Ilusión de lo jurídico

La ilusión se origina en la pretensión de resumir la política y la sociedad en el discurso jurídico

La Razón / Jorge Komadina

03:35 / 16 de febrero de 2012

Mi trabajo de sociólogo me ha conducido a muchas reuniones, asambleas, seminarios y talleres, convocados por las más diversas organizaciones sociales, en distintas regiones del país. Los asistentes a esos eventos, dirigentes sociales o simplemente vecinos y comunarios, suelen construir sus acuerdos en base a una deliberación complicada, cuyos efectos retóricos se confunden con los argumentos racionales y jurídicos.  

Durante la deliberación, inevitablemente, se hacen frecuentes referencias a las leyes y se citan de memoria o se leen artículos, parágrafos e incisos de algún documento legal. La toma de decisiones está siempre apoyada en cierta interpretación de las leyes, ya sea para explicitar un derecho colectivo, para fundamentar una demanda corporativa o para evaluar la gestión gubernamental. Citar un texto legal es apelar a un argumento de autoridad, definitivo, pero además la cita legal envuelve al orador con un halo de prestigio.

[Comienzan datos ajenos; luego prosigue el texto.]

From an optimization exercise on the open Yosys and OpenROAD flow, aimed at small area, a short achievable clock period and few clock cycles; shortcuts taken in it are not production practice.
Function was checked by simulation only, so behaviour that the tests miss may differ from the original.
No activity file was given, so power comes from the tool's default toggle rates.

$ cat flow/design.v
module viterbi_dec (
    input  wire       clk,
    input  wire       rst,         
    input  wire       in_valid,
    output wire       in_ready,
    input  wire [1:0] in_sym,      
    input  wire       in_last,     
    output reg        out_valid,
    output reg        out_bit,
    output reg        out_last
);
    localparam K        = 5;
    localparam NP       = 16;       
    localparam W        = 4;        
    localparam POLY0    = 5'h13;
    localparam POLY1    = 5'h1D;
    localparam MIN_TB   = 20;
    localparam TB_GROUP = 12;
    localparam CAP      = 32;       
    function [1:0] bm_hard(input [4:0] st, input [1:0] y);
        reg [1:0] x;
        begin
            x = {^(st & POLY1), ^(st & POLY0)} ^ y;
            bm_hard = {1'b0, x[0]} + {1'b0, x[1]};
        end
    endfunction
    function e2(input [4:0] st, input [1:0] y);
        e2 = (bm_hard(st, y) == 2'd2);
    endfunction
    function c1(input [3:0] x, input [1:0] y);
        c1 = (bm_hard({x, 1'b0}, y) == 2'd1);
    endfunction
    reg        rdy;                 
    reg        v_r, rdy_r, last_r;
    reg  [1:0] sym_r;
    assign in_ready = rdy;
    always @(posedge clk) begin
        v_r    <= in_valid;
        rdy_r  <= rdy & ~rst;
        sym_r  <= in_sym;
        last_r <= in_last;
    end
    wire tk = v_r & rdy_r;          
    reg  [W-1:0]   vm [0:NP-1];     
    reg  [1:0]     ylast;
    reg  [2:0]     wc;              
    reg  [4:0]     h_len;           
    wire warm  = (wc != K);
    wire first = (wc == 3'd0);
    reg  [W-1:0]  nvm [0:NP-1];
    reg  [NP-1:0] acs_d;
    reg  [W-1:0]  dx [0:NP/2-1];
    reg  [W-1:0]  ra, rb;
    reg  [W+1:0]  dd;
    reg           sub8;
    integer q;
    always @(*) begin
        sub8 = 1'b1;
        for (q = 0; q < NP; q = q + 1)
            sub8 = sub8 & vm[q][W-1];
        for (q = 0; q < NP / 2; q = q + 1)
            dx[q] = vm[q] - vm[q | 8];
        for (q = 0; q < NP; q = q + 1) begin
            ra = vm[q >> 1]       + {2'b00, e2(q[4:0], ylast), 1'b0};
            rb = vm[(q >> 1) | 8] + {2'b00, e2(q[4:0] | 5'd16, ylast), 1'b0};
            dd = {{2{dx[q >> 1][W-1]}}, dx[q >> 1]}
               + {3'b000, e2(q[4:0], ylast), 1'b0}
               - {3'b000, e2(q[4:0] | 5'd16, ylast), 1'b0};
            acs_d[q] = !dd[W+1] && (dd != 0);
            if (warm)
                nvm[q] = (first ? {W{1'b0}} : ra) + {3'b000, c1(q[3:0], sym_r)};
            else
                nvm[q] = (acs_d[q] ? rb : ra) + {3'b000, c1(q[3:0], sym_r)};
            nvm[q][W-1] = nvm[q][W-1] ^ (sub8 & !first);
        end
    end
    reg  [NP-1:0]  d_r;             
    reg            upd_r;           
    reg            tbq_r;           
    reg            lst_r;           
    reg  [4:0]     n_r;             
    reg  [CAP-1:0] path [0:NP-1];
    reg  [3:0]     best_r;
    reg            cap_r;           
    reg            fin_due;         
    reg  [4:0]     fin_n;
    reg [NP-1:0] cand;
    reg          any0;
    reg [3:0]    best;
    integer b;
    always @(*) begin
        cand = {NP{1'b1}};
        for (b = W - 1; b >= 0; b = b - 1) begin
            any0 = 1'b0;
            for (q = 0; q < NP; q = q + 1)
                any0 = any0 | (cand[q] & ~vm[q][b]);
            for (q = 0; q < NP; q = q + 1)
                cand[q] = cand[q] & ~(any0 & vm[q][b]);
        end
        best = 4'd0;
        for (q = NP - 1; q >= 0; q = q - 1)
            if (cand[q]) best = q[3:0];
    end
    wire [CAP-1:0] best_p = path[best_r];
    reg  [TB_GROUP-1:0] sbuf;       
    reg  [3:0]          s_cnt;
    reg  [CAP-1:0]      fbuf;       
    reg  [5:0]          f_cnt;
    wire f_free = (f_cnt == 6'd0) || (f_cnt == 6'd1 && s_cnt == 4'd0);
    wire fin_go = fin_due && f_free;
    reg  [2:0] wc_n;
    reg  [4:0] h_len_n;
    reg        lst_n;
    reg        fin_due_n;
    always @(*) begin
        wc_n    = wc;
        h_len_n = h_len;
        lst_n   = 1'b0;
        if (tk) begin
            if (warm) begin
                wc_n = wc + 3'd1;
            end else begin
                h_len_n = (h_len == 5'd31) ? MIN_TB : h_len + 5'd1;
            end
            if (last_r) begin
                wc_n    = 3'd0;
                h_len_n = 5'd0;
                lst_n   = !warm;
            end
        end
        fin_due_n = (fin_due && !f_free) || lst_r;
    end
    integer i;
    always @(posedge clk) begin
        if (tk) begin
            ylast <= sym_r;
            for (i = 0; i < NP; i = i + 1)
                vm[i] <= nvm[i];
        end
        d_r <= acs_d;
        n_r <= (h_len == 5'd31) ? MIN_TB : h_len + 5'd1;
        if (upd_r)
            for (i = 0; i < NP; i = i + 1)
                path[i] <= {~path[(i >> 1) | (d_r[i] ? 8 : 0)][CAP-2:0], d_r[i]};
        if (tbq_r)
            best_r <= best;
        if (lst_r)
            fin_n <= n_r;
        if (cap_r)
            sbuf <= best_p[CAP-1:MIN_TB];
        else
            sbuf <= {sbuf[TB_GROUP-2:0], 1'b0};
        if (fin_go)
            fbuf <= path[0];
        if (rst) begin
            rdy       <= 1'b1;
            wc        <= 3'd0;
            h_len     <= 5'd0;
            upd_r     <= 1'b0;
            tbq_r     <= 1'b0;
            lst_r     <= 1'b0;
            cap_r     <= 1'b0;
            fin_due   <= 1'b0;
            s_cnt     <= 4'd0;
            f_cnt     <= 6'd0;
            out_valid <= 1'b0;
            out_bit   <= 1'b0;
            out_last  <= 1'b0;
        end else begin
            wc      <= wc_n;
            h_len   <= h_len_n;
            upd_r   <= tk && !warm;
            tbq_r   <= tk && !warm && (h_len == 5'd31);
            lst_r   <= lst_n;
            cap_r   <= tbq_r;
            fin_due <= fin_due_n;
            rdy     <= !((fin_due_n || lst_n) && wc_n >= 3'd4);
            out_valid <= 1'b0;
            out_last  <= 1'b0;
            if (s_cnt != 4'd0) begin
                out_valid <= 1'b1;
                out_bit   <= sbuf[TB_GROUP-1] ^ ~s_cnt[0];
                s_cnt     <= s_cnt - 4'd1;
            end else if (f_cnt != 6'd0) begin
                out_valid <= 1'b1;
                out_bit   <= fbuf[f_cnt - 6'd1] ^ ~f_cnt[0];
                out_last  <= (f_cnt == 6'd1);
                f_cnt     <= f_cnt - 6'd1;
            end
            if (cap_r)
                s_cnt <= TB_GROUP;
            if (fin_go)
                f_cnt <= {1'b0, fin_n};
        end
    end
endmodule
$ cat flow/run.sh
#!/bin/bash
# synth_recipe.tcl (not shown) runs the flow's synth.tcl, then flattens the netlist and writes it again
# the make line also repeats each setting of config.mk as NAME=value (left out here)
make -C /OpenROAD-flow-scripts/flow DESIGN_CONFIG=/design/flow/config.mk WORK_HOME=/design/flow/orfs CLKGATE_MAP_FILE= SYNTH_SCRIPT=/design/flow/synth_recipe.tcl finish
$ cat flow/config.mk
export PLATFORM = sky130hd
export DESIGN_NAME = viterbi_dec
export DESIGN_NICKNAME = viterbi_dec
export VERILOG_FILES = /design/flow/design.v
export SDC_FILE = /design/flow/constraint.sdc
export NUM_CORES = 4
export LEC_CHECK = 0
export CAP_MARGIN = 20
export CORE_MARGIN = 2
export CORE_UTILIZATION = 40
export SLEW_MARGIN = 20
$ cat flow/constraint.sdc
create_clock -name core_clock -period 20.0 [get_ports {clk}]
set_input_delay 4.0000 -clock core_clock [delete_from_list [all_inputs] [get_ports {clk}]]
set_output_delay 4.0000 -clock core_clock [all_outputs]
set_load 0.01 [all_outputs]
==> summary.json, run 1 <==
{
  "outcome": {
    "status": "complete, no violations"
  },
  "clock_network": {
    "cts.sinks": 684,
    "root_buffer": "clkbuf_16",
    "buffer_levels_on_the_longest_clock_path": 3,
    "numCtsBuffers": 77,
    "tritoncts": "done",
    "post_cts_resized": 0,
    "clock_insertion_delay_worst_skew_ns": 0.63,
    "cts-htree-levels": 3,
    "cts_setup_buffers": 0,
    "cts.clk_slew.worst_paths_ns": 0.06,
    "post_cts_hold_buffer_count": 0
  },
  "timing": {
    "finalHoldViolCount": 0,
    "final.setup.tns_ns": 0,
    "setup_viol": 0,
    "finClkSkew_ns": 0.0305,
    "maxSlewViolCount": 0,
    "fin_crit_sh": 0.283,
    "worst_pin_slew_ns": 1.09,
    "unrepaired_setup_endpoints_after_global_routing": "false",
    "worst_slew_margin_rel": 0.273,
    "finalCriticalPeriod_ns": 5.67,
    "fmax_mhz": 176
  },
  "detailed_routing": {
    "drcViolationCount": 0,
    "vias": 20700,
    "drtAntennaViolNets": 0,
    "detail_route.first_pass.iterations": 5,
    "iter_0_drt_violations": 1746,
    "vias_per_cell": 5.64,
    "route.final.wire_length_mm": 89.0,
    "routed_wire_length_per_instance_microns": 24.2
  },
  "grt": {
    "grt_max_degree": 88,
    "grt_antenna_before_repair": 1,
    "groute.layer.met2.usage": 0.327,
    "global_route.usage.total": 0.201,
    "first_global_vias": 21800,
    "busiest_layer": "met2",
    "grt.met3_usage": 0.0346,
    "global_route.usage.met1": 0.275,
    "grt_overflow_total": 0,
    "global_route_wire_length_before_repair_mm": 135
  },
  "yosys": {
    "seq_total_area_yosys": 0.576,
    "ys_warn_count": 5,
    "synth_flop_cell": "edfxtp_1",
    "syn-cell-area_sq_um": 34500,
    "synth.ff_latch_count": 684,
    "synth-async-reset-ratio": 0,
    "netlist.area_leader.share": 0.538,
    "synth.net_count": 2671,
    "ys_top_cells_by_area": "edfxtp_1 54%, mux2i_1 16%, ha_1 5.5%",
    "syn-mean-instance-area_sq_um": 14.0,
    "synth-edff-count": 619,
    "synth_instances": 2458,
    "count_of_cell_types_in_the_netlist": 71,
    "post-synth-top-area-cell": "edfxtp_1"
  },
  "pwr": {
    "power.leakage_nw": 15.0,
    "power.density_nw_per_um2": 102,
    "power.ir.vdd_worst_uv": 75.5
  },
  "critical_path": {
    "crit-reg2reg-capture": "best_r[2]$_SDFFCE_PP0P_",
    "critical_path_peak_fanout": 23,
    "reg2regPathDepth": 16,
    "reg2reg_setup_slack_ns": 14.33,
    "type_of_element_capturing_the_critical_path": "register",
    "worstSetupStartpointType": "register",
    "critPathKind": "reg2reg",
    "cp.arrival_ns": 6.08,
    "worstPathRequired_ns": 20.41,
    "rr_startpoint": "vm[2][3]$_DFFE_PP_"
  },
  "worst_hold_path": {
    "hold_path_class": "reg2reg",
    "timing.hold.worst_endpoint": "fin_n[4]$_DFFE_PP_",
    "whs_path_depth": 0,
    "hold_path_startpoint": "n_r[4]$_DFF_P_"
  },
  "placed_design": {
    "detailedPlacementHpwl_mm": 58.0,
    "placed_area_sq_um": 35900,
    "gp_congestion": 0.909,
    "placement.io_buffers": 9,
    "place.detailed.instances": 3531
  },
  "layout": {
    "final_layout_size_suffix_gt1_frac": 0.0847,
    "stdcell_area_sq_um": 38400,
    "area_delta_synth_final_pct": 11.2,
    "nNetsFinal": 2679,
    "post_layout_nonfiller_instances": 3673
  },
  "floorplanning": {
    "floorplan.rows": 107,
    "die_h_microns": 298,
    "initial_utilization": 0.404,
    "die-area_sq_um": 88700,
    "i_o_pin_count": 10,
    "design.core.area_sq_um": 85400,
    "die_w_microns": 298
  },
  "job": {
    "drv_cap": 0
  }
}
[how the worst max path moves through the flow]
stage / start / cells past startpoint / slack (ns) / end
CTS: out_bit$_SDFFE_PP0P_ / 1 / 14.29 / out_bit
finish: vm[2][3]$_DFFE_PP_ / 16 / 14.33 / best_r[2]$_SDFFCE_PP0P_
detailed placement: vm[2][3]$_DFFE_PP_ / 16 / 14.35 / best_r[2]$_SDFFCE_PP0P_
floorplan: upd_r$_SDFF_PP0_ / 0 / 7.57 / path[0][0]$_DFFE_PP_
global route: vm[2][3]$_DFFE_PP_ / 16 / 13.86 / best_r[2]$_SDFFCE_PP0P_
global placement: rst / 3 / 14.38 / lst_r$_SDFF_PP0_
[stage by stage]
| stage | setup WS (ns) | total power [mW] | util | hold WS [ns] |
|---|---|---|---|---|
| 6_report | 14.33 | 3.91 | 0.450 | 0.403 |
| 5_1_grt | 13.86 | 4.07 | 0.450 | 0.410 |
| 4_1_cts | 14.29 | 3.94 | 0.450 | 0.404 |
| 3_5_place_dp | 14.35 | 2.53 | 0.420 | 0.389 |
| 3_3_place_gp | 14.38 | 2.50 | 0.420 | 0.389 |
| 2_1_floorplan | 7.57 | 2.27 | - | 0.386 |
[report_power, final]
group	internal, mW	switching (mW)
Clock	0.819	0.589
Sequential	1.63	0.0628
Combinational	0.339	0.468
[sequential cells by signal, indices dropped and copies added, names as in the netlist, 4 cells and up, named ones only]
signal and count:
d_r 16, s_cnt 4, path 512, best_r 4, f_cnt 6, h_len 5
fbuf 32, n_r 5, fin_n 5, vm 64, sbuf 12
[layout make-up]
cell class,instances,area [sq um]
Fill cell,7717,47000
Sequential cell,684,19900
Multi-Input combinational cell,1544,13700
Clock buffer,101,2080
Tap cell,1144,1430
Clock inverter,40,434
Timing Repair Buffer,54,432
Inverter,105,394
Antenna cell,1,2.50
[placed cells by master (no fill, tap or decap), drive strengths merged, types with 6 or more instances in the layout]
| cell type | netlist | routed |
|---|---|---|
| edfxtp | 619 | 619 |
| mux2i | 545 | 545 |
| nor2 | 155 | 155 |
| ha | 151 | 151 |
| inv | 103 | 110 |
| clkbuf | 74 | 101 |
| a21oi | 86 | 86 |
| a22oi | 78 | 78 |
| dfxtp | 65 | 65 |
| xnor2 | 62 | 62 |
| fa | 56 | 56 |
| xor2 | 51 | 51 |
| buf | 51 | 45 |
| nand2 | 41 | 41 |
| nand4 | 41 | 41 |
| a21o | 40 | 40 |
| nor3 | 24 | 24 |
| clkinv | 2 | 24 |
| o21ai | 23 | 23 |
| a22o | 18 | 18 |
| nand3b | 18 | 18 |
| a211oi | 18 | 18 |
| a221oi | 15 | 15 |
| nand3 | 13 | 13 |
| o221ai | 13 | 13 |
| mux4 | 10 | 10 |
| clkdlybuf4s50 | 0 | 9 |
| nor4 | 9 | 9 |
| nand2b | 8 | 8 |
| and2 | 7 | 7 |
| bufinv | 0 | 6 |
| o22ai | 6 | 6 |
[worst max-delay path: stages (launching register included)]
cell       delay, ns
edfxtp_1        0.61
o22ai_2         0.15
nor4_2          0.37
o311ai_1        0.17
nor4_2          0.35
o211ai_2        0.23
buf_4           0.26
o21ai_0         0.32
or4b_1          0.24
o21bai_4        0.32
a211oi_1        0.15
or4_1           0.56
nor4_2          0.39
nand2_4         0.22
a221oi_1        0.56
nor4_1          0.19
a2111oi_2       0.34
[cells in the mapped netlist, drive strengths merged (3+ instances only)]
| library cell | number |
|---|---|
| o22ai | 6 |
| a22o | 18 |
| nand3b | 18 |
| and4 | 3 |
| a221oi | 15 |
| fa | 56 |
| mux2i | 545 |
| nor4 | 9 |
| or3 | 3 |
| a22oi | 78 |
| xor2 | 51 |
| nor2 | 155 |
| nand4 | 41 |
| a31oi | 4 |
| nor3 | 24 |
| a21oi | 86 |
| a211o | 5 |
| or2 | 4 |
| nor2b | 5 |
| clkbuf | 74 |
| and2 | 7 |
| ha | 151 |
| nand2b | 8 |
| edfxtp | 619 |
| mux4 | 10 |
| nand2 | 41 |
| a21o | 40 |
| dfxtp | 65 |
| nand3 | 13 |
| a221o | 3 |
| o21bai | 3 |
| inv | 103 |
| a211oi | 18 |
| o21ai | 23 |
| buf | 51 |
| o221ai | 13 |
| and3 | 3 |
| xnor2 | 62 |
| a2111oi | 3 |
| or4 | 4 |
[kinds of logic (layout without fill, tap and decap cells)]
kind of cell,Yosys count,after routing,share of synthesized area
adder cells (fa/ha/maj),207,207,0.0872
XOR/XNOR,113,113,0.0287
multiplexers,555,555,0.165
AND/OR/NAND/NOR,341,341,0.0490
flip-flops,684,684,0.576
AO/OA/AOI/OAI,328,328,0.0675
other,0,1,0
buffers and inverters,230,300,0.0271
[routing by layer]
| layer | wire length [microns] | part of all wire | up-vias |
|---|---|---|---|
| met5 | 0 | 0 | - |
| li1 | - | - | 9362 |
| met3 | 4710 | 0.053 | 153 |
| met1 | 39700 | 0.45 | 10600 |
| met4 | 2500 | 0.028 | 0 |
| met2 | 42000 | 0.47 | 635 |
Testbench counts, summed over its fixed seeds: cycles 56,611.
==> run 2, diff against run 1 <==
--- a/flow/design.v
+++ b/flow/design.v
@@ -49,29 +49,33 @@
     wire first = (wc == 3'd0);
     reg  [W-1:0]  nvm [0:NP-1];
     reg  [NP-1:0] acs_d;
-    reg  [W-1:0]  dx [0:NP/2-1];
-    reg  [W-1:0]  ra, rb;
-    reg  [W+1:0]  dd;
+    reg  [W-1:0]  va, vb, dv, base;
+    reg           le_m2, le_0, le_2, hi, lo, ehi, elo, dsel, off2;
     reg           sub8;
-    integer q;
+    integer q, x;
     always @(*) begin
         sub8 = 1'b1;
         for (q = 0; q < NP; q = q + 1)
             sub8 = sub8 & vm[q][W-1];
-        for (q = 0; q < NP / 2; q = q + 1)
-            dx[q] = vm[q] - vm[q | 8];
-        for (q = 0; q < NP; q = q + 1) begin
-            ra = vm[q >> 1]       + {2'b00, e2(q[4:0], ylast), 1'b0};
-            rb = vm[(q >> 1) | 8] + {2'b00, e2(q[4:0] | 5'd16, ylast), 1'b0};
-            dd = {{2{dx[q >> 1][W-1]}}, dx[q >> 1]}
-               + {3'b000, e2(q[4:0], ylast), 1'b0}
-               - {3'b000, e2(q[4:0] | 5'd16, ylast), 1'b0};
-            acs_d[q] = !dd[W+1] && (dd != 0);
-            if (warm)
-                nvm[q] = (first ? {W{1'b0}} : ra) + {3'b000, c1(q[3:0], sym_r)};
-            else
-                nvm[q] = (acs_d[q] ? rb : ra) + {3'b000, c1(q[3:0], sym_r)};
-            nvm[q][W-1] = nvm[q][W-1] ^ (sub8 & !first);
+        for (x = 0; x < NP / 2; x = x + 1) begin
+            va  = vm[x];
+            vb  = vm[x | 8];
+            dv  = va - vb;                  
+            le_m2 = dv[3] && (dv[2:0] != 3'd7);             
+            le_0  = dv[3] || (dv == 4'd0);                  
+            le_2  = dv[3] || (!dv[2] && !(dv[1] && dv[0]));  
+            hi = e2({x[3:0], 1'b0}, ylast);    
+            lo = e2({x[3:0], 1'b1}, ylast);    
+            for (q = 2 * x; q <= 2 * x + 1; q = q + 1) begin
+                ehi = (q == 2 * x) ? hi : lo;
+                elo = (q == 2 * x) ? lo : hi;
+                acs_d[q] = ehi ? !le_m2 : elo ? !le_2 : !le_0;
+                dsel = acs_d[q] && !warm;
+                base = first ? 4'd0 : dsel ? vb : va;
+                off2 = !first && (dsel ? elo : ehi);
+                nvm[q] = base + {2'b00, off2, c1(q[3:0], sym_r)};
+                nvm[q][W-1] = nvm[q][W-1] ^ (sub8 & !first);
+            end
         end
     end
     reg  [NP-1:0]  d_r;             
==> run 2 against run 1 <==
Against the previous run:
- synthesized area shrank 5.3%
- flip-flop and latch count unchanged
- routed wire length down 1.3%
- register-to-register slack worse by 0.53 ns
- global-route usage up 0.57 points
- first-iteration DRC count is 10% higher
- via count is 2.7% lower
- final cell count fell by 6.4%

Estos hábitos discursivos me hacen pensar que la cultura política boliviana está impregnada por una suerte de “ilusión de lo jurídico”, y por tal comprendo una panoplia de representaciones y creencias positivas sobre el derecho, sus instituciones y su eficacia como instrumento de gobernabilidad. Basta observar cómo, en los últimos años, el gobierno del MAS y los líderes de las principales organizaciones sociales han privilegiado una estrategia de transformación social por vía de reformas jurídicas. El momento más denso de ese proceso fue la aprobación de la Constitución, que produjo una suerte de vértigo jurídico, un vacío legal que debía colmarse elaborando varias centenas o miles de leyes. La clase política fue afectada por el célebre “síndrome de legislitis aguda”, enfermedad crónica y de difícil tratamiento.

Volvamos al asunto de la ilusión, ella se origina en la pretensión de resumir la política, la economía y la sociedad en el discurso jurídico; la Ley aparece como una institución que trasciende las diferencias sociales para instaurar el reino de la justicia y la igualdad. Empero, la aplicación de la Constitución y otras leyes ha mostrado los límites de esa retórica: las leyes no tienen poderes taumatúrgicos para resolver los problemas sociales; peor aún, en muchos casos, las malas leyes son el problema.  

El entusiasmo se trocó en desencanto o al menos en una visión realista: la Ley no es un valor universal, una fuerza regeneradora, ella forma parte de  un “campo de fuerzas” donde se libra una lucha por definir el alcance del derecho; es pues un recurso prosaico de la política. Y en eso andamos, haciendo y deshaciendo leyes, en el umbral, como en la parábola de Kafka, sin poder entrar en la Ley.